> _Brief_:
If a line holds the word "replaced", copy it from the entries.

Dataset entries

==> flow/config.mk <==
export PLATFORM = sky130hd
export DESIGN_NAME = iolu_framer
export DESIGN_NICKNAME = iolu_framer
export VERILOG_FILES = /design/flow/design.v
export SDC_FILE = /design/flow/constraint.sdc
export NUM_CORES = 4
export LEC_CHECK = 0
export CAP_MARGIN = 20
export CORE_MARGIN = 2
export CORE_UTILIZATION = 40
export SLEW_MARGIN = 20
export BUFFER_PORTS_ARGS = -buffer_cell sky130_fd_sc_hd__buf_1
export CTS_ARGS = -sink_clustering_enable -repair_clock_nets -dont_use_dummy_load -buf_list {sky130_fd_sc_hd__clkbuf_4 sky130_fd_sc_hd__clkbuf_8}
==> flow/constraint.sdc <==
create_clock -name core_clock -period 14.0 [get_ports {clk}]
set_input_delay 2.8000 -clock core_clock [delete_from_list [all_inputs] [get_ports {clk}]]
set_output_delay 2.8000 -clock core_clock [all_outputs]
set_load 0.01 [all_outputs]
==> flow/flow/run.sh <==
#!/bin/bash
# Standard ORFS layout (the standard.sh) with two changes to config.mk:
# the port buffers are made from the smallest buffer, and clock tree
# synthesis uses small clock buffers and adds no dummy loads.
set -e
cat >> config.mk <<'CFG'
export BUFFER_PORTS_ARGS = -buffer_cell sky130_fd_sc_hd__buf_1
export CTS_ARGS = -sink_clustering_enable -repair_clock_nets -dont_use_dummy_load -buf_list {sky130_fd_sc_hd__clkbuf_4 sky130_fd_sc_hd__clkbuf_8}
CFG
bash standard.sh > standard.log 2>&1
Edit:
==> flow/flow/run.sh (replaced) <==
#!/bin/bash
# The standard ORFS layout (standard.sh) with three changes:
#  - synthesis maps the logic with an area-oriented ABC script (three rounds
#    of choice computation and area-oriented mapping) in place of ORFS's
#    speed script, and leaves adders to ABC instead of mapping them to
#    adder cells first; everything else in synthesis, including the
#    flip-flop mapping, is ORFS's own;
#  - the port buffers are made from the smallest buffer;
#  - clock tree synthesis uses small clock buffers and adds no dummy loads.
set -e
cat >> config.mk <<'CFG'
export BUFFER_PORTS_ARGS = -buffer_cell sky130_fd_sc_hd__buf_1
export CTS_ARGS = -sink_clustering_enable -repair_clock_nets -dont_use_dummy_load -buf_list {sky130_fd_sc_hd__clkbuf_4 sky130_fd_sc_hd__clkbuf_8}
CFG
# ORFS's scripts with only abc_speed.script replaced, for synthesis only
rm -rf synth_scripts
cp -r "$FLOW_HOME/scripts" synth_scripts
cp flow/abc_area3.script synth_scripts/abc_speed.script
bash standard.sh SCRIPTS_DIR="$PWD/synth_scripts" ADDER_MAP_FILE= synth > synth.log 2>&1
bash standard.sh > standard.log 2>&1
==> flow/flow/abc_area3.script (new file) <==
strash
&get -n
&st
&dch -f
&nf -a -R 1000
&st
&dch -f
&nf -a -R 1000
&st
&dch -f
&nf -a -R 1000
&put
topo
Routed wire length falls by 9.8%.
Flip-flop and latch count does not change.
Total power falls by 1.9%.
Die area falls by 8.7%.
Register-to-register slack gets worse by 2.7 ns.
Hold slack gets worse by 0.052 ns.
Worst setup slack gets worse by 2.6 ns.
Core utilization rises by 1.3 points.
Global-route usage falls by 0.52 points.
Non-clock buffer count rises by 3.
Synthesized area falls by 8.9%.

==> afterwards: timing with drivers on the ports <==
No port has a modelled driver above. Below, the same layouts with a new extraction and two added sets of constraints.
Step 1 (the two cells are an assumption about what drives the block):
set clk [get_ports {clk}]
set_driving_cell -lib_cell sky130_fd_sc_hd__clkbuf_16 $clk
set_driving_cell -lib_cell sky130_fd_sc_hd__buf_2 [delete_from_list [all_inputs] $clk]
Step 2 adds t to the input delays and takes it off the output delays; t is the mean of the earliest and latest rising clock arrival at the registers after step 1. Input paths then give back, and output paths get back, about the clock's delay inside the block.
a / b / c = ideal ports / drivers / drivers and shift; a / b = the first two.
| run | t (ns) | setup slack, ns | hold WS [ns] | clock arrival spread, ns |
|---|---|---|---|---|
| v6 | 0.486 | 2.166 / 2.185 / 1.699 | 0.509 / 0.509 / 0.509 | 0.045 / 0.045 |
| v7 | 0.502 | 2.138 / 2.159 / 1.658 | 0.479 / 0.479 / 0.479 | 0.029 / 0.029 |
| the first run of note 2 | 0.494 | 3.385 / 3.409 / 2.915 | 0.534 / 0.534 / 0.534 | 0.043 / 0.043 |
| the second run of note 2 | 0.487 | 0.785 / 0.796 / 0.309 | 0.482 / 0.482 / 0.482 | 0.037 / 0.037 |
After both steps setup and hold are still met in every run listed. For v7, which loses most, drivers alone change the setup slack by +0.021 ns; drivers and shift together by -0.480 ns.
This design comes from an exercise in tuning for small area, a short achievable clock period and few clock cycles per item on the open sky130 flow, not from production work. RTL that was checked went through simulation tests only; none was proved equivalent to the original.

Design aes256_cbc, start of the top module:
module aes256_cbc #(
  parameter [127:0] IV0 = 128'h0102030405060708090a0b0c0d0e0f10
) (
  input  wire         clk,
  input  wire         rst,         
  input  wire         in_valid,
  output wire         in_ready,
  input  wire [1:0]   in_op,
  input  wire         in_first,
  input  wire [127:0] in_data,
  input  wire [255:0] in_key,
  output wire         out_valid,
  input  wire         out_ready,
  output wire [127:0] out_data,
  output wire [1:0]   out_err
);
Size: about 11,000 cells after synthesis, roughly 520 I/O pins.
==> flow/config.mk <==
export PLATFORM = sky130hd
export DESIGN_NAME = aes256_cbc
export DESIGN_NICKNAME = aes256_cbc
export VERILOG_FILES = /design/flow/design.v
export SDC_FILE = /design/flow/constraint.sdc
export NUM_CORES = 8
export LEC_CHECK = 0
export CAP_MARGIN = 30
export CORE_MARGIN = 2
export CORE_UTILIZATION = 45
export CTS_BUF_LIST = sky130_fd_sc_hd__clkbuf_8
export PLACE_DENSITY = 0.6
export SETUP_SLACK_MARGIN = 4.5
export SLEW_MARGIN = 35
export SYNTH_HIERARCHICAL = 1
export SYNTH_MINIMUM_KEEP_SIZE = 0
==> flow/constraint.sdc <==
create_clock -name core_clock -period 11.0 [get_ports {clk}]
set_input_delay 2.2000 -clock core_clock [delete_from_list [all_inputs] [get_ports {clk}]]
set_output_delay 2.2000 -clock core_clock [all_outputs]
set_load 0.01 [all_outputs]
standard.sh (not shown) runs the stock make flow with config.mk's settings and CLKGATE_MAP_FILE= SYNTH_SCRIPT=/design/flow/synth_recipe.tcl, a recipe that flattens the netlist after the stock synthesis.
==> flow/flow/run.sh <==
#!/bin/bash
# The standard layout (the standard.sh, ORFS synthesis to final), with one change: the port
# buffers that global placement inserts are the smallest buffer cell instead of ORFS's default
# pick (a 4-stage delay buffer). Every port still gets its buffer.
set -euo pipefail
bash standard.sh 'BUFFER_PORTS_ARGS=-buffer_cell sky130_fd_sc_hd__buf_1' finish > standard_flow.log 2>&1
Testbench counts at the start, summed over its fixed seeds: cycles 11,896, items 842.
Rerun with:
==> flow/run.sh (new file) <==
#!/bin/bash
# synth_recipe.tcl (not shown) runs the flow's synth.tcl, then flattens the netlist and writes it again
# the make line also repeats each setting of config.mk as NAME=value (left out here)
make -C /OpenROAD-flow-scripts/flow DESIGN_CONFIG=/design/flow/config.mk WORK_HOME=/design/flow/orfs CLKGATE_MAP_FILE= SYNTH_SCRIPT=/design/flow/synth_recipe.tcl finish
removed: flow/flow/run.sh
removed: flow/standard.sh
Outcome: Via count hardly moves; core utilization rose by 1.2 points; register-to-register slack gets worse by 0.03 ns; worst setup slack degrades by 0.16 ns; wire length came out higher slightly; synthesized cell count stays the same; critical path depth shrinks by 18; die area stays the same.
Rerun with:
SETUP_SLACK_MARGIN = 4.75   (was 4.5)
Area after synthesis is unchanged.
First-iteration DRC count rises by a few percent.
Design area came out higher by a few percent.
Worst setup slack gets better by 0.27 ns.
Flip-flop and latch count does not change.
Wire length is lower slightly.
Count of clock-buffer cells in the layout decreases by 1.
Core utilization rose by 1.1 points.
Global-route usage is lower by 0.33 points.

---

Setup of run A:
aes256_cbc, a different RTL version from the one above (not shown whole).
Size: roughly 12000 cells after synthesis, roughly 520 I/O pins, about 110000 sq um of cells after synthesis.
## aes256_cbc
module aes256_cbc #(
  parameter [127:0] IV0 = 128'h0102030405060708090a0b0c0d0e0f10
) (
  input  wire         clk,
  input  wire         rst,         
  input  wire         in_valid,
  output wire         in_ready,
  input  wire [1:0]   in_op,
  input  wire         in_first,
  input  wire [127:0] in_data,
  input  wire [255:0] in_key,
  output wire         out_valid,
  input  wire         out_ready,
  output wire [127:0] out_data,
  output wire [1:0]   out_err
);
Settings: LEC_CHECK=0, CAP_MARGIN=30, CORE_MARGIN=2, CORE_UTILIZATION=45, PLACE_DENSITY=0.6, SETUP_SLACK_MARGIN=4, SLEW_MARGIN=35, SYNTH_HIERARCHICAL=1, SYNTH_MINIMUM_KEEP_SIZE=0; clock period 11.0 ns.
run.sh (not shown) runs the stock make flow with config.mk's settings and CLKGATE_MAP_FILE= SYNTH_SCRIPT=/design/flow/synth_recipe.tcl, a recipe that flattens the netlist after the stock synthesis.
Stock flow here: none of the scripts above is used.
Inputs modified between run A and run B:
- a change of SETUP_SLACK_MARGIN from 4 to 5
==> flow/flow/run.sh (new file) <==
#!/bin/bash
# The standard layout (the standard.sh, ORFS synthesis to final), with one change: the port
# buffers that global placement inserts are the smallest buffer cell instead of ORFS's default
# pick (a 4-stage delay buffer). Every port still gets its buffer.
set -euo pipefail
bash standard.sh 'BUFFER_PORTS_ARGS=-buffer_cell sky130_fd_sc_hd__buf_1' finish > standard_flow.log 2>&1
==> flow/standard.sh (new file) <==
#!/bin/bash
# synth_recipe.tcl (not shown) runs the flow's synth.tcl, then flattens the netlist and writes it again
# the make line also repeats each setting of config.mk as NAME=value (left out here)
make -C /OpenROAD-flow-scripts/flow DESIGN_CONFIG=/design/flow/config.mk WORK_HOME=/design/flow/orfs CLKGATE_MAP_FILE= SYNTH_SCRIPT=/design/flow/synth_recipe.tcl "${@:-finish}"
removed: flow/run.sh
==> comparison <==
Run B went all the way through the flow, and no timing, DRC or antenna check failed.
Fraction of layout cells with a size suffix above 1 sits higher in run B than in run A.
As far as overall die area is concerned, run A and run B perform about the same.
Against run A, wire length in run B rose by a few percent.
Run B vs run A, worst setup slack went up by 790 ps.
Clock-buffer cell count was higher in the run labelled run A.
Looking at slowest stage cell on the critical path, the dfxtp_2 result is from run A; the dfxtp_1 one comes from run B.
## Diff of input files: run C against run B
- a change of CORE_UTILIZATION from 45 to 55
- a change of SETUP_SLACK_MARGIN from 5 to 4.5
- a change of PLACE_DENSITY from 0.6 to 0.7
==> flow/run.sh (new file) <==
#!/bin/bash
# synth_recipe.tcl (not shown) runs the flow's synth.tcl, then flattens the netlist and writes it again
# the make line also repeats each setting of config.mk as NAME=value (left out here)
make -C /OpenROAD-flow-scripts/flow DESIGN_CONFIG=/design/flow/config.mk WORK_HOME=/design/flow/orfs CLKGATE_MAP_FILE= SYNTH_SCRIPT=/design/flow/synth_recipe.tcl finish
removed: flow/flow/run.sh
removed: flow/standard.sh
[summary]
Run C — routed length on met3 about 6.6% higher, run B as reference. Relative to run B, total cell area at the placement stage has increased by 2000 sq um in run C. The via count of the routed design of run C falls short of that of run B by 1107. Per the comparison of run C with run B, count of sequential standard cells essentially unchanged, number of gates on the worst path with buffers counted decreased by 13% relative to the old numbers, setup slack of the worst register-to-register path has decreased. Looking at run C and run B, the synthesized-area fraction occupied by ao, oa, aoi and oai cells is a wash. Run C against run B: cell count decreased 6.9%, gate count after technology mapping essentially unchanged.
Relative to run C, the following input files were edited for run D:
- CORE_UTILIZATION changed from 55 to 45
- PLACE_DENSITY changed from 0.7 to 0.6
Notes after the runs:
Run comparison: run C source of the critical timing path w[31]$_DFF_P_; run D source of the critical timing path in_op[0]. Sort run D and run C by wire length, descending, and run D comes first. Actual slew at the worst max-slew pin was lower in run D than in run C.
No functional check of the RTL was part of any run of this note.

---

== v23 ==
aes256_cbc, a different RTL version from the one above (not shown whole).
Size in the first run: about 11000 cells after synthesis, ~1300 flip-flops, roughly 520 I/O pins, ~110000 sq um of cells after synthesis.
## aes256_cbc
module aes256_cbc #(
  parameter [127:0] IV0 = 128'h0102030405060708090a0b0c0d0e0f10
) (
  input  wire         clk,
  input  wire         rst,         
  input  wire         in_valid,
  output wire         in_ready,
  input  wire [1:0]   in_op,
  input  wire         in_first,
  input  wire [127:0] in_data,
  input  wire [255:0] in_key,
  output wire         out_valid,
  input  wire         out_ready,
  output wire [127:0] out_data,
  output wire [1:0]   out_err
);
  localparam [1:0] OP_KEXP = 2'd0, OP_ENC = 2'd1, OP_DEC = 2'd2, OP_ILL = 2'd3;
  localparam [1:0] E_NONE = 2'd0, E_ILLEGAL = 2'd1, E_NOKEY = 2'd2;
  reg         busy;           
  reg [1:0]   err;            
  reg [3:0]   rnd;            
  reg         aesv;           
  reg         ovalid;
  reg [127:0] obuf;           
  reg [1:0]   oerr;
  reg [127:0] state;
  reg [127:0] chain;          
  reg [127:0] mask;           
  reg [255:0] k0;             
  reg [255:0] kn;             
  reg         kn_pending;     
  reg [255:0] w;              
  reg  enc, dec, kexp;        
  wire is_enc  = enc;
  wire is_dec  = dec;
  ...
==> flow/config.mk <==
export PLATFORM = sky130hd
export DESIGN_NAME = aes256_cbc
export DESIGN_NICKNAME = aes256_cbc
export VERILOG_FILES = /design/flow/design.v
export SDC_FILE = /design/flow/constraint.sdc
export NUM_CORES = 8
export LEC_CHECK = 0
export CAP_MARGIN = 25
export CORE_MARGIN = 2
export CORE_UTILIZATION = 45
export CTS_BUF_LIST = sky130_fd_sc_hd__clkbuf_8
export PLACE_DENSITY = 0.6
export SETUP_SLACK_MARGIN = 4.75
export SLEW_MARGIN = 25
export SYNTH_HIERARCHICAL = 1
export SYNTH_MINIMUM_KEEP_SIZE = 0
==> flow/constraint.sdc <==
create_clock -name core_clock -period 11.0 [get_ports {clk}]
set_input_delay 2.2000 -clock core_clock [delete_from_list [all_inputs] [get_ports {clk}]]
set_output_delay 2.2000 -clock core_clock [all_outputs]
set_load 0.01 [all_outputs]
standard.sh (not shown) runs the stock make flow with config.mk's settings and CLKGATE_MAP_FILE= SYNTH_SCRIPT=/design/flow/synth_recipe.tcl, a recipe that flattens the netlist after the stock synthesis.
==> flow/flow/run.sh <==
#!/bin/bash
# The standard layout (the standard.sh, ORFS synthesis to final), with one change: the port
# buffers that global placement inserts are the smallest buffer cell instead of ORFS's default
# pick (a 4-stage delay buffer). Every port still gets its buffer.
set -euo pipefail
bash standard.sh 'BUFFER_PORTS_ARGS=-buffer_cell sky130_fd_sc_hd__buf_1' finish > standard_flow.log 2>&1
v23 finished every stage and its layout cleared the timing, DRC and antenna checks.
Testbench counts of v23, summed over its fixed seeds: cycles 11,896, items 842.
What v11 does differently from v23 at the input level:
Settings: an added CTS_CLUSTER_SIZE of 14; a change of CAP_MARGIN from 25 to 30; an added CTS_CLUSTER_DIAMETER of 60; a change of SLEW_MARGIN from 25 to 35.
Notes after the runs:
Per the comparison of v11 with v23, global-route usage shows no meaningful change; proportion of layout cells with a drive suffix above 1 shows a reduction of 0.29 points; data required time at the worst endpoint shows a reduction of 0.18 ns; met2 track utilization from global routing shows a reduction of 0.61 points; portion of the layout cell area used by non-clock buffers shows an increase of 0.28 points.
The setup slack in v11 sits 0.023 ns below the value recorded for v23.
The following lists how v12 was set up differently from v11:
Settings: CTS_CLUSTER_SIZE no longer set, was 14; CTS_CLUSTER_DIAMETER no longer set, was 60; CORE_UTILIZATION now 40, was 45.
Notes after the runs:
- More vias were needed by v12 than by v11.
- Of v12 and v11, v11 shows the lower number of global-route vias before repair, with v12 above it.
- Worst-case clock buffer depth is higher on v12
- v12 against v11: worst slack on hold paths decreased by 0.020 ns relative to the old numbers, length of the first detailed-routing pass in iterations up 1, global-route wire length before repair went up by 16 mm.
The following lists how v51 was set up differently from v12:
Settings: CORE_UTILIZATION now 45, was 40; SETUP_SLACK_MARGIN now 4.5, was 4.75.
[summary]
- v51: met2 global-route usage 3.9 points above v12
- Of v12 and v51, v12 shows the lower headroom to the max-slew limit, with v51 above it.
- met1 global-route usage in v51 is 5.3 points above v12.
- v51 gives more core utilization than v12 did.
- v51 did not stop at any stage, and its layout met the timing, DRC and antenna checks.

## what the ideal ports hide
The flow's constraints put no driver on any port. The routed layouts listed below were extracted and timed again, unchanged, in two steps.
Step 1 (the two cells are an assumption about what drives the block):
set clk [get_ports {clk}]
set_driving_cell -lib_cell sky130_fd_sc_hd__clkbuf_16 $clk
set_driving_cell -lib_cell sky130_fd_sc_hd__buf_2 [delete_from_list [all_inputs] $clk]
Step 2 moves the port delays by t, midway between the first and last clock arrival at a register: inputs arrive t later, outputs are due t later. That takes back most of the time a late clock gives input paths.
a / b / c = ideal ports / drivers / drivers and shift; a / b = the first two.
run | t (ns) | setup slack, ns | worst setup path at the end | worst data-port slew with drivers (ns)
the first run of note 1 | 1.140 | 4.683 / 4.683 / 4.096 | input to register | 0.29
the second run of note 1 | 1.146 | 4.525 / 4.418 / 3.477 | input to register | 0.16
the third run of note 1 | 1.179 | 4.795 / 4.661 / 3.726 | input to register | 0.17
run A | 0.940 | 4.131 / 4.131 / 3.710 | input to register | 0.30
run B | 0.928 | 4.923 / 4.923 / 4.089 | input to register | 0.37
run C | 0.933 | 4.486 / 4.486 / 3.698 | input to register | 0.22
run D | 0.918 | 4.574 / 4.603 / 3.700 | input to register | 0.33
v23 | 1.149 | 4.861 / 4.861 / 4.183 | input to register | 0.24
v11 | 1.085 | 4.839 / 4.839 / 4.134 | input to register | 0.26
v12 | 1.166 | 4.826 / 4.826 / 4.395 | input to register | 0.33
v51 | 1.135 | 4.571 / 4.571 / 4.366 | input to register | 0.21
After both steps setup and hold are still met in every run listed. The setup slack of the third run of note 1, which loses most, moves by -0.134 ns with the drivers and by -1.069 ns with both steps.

> _Exercise answer_:
==> flow/flow/run.sh (replaced) <==
# ORFS's scripts with only abc_speed.script replaced, for synthesis only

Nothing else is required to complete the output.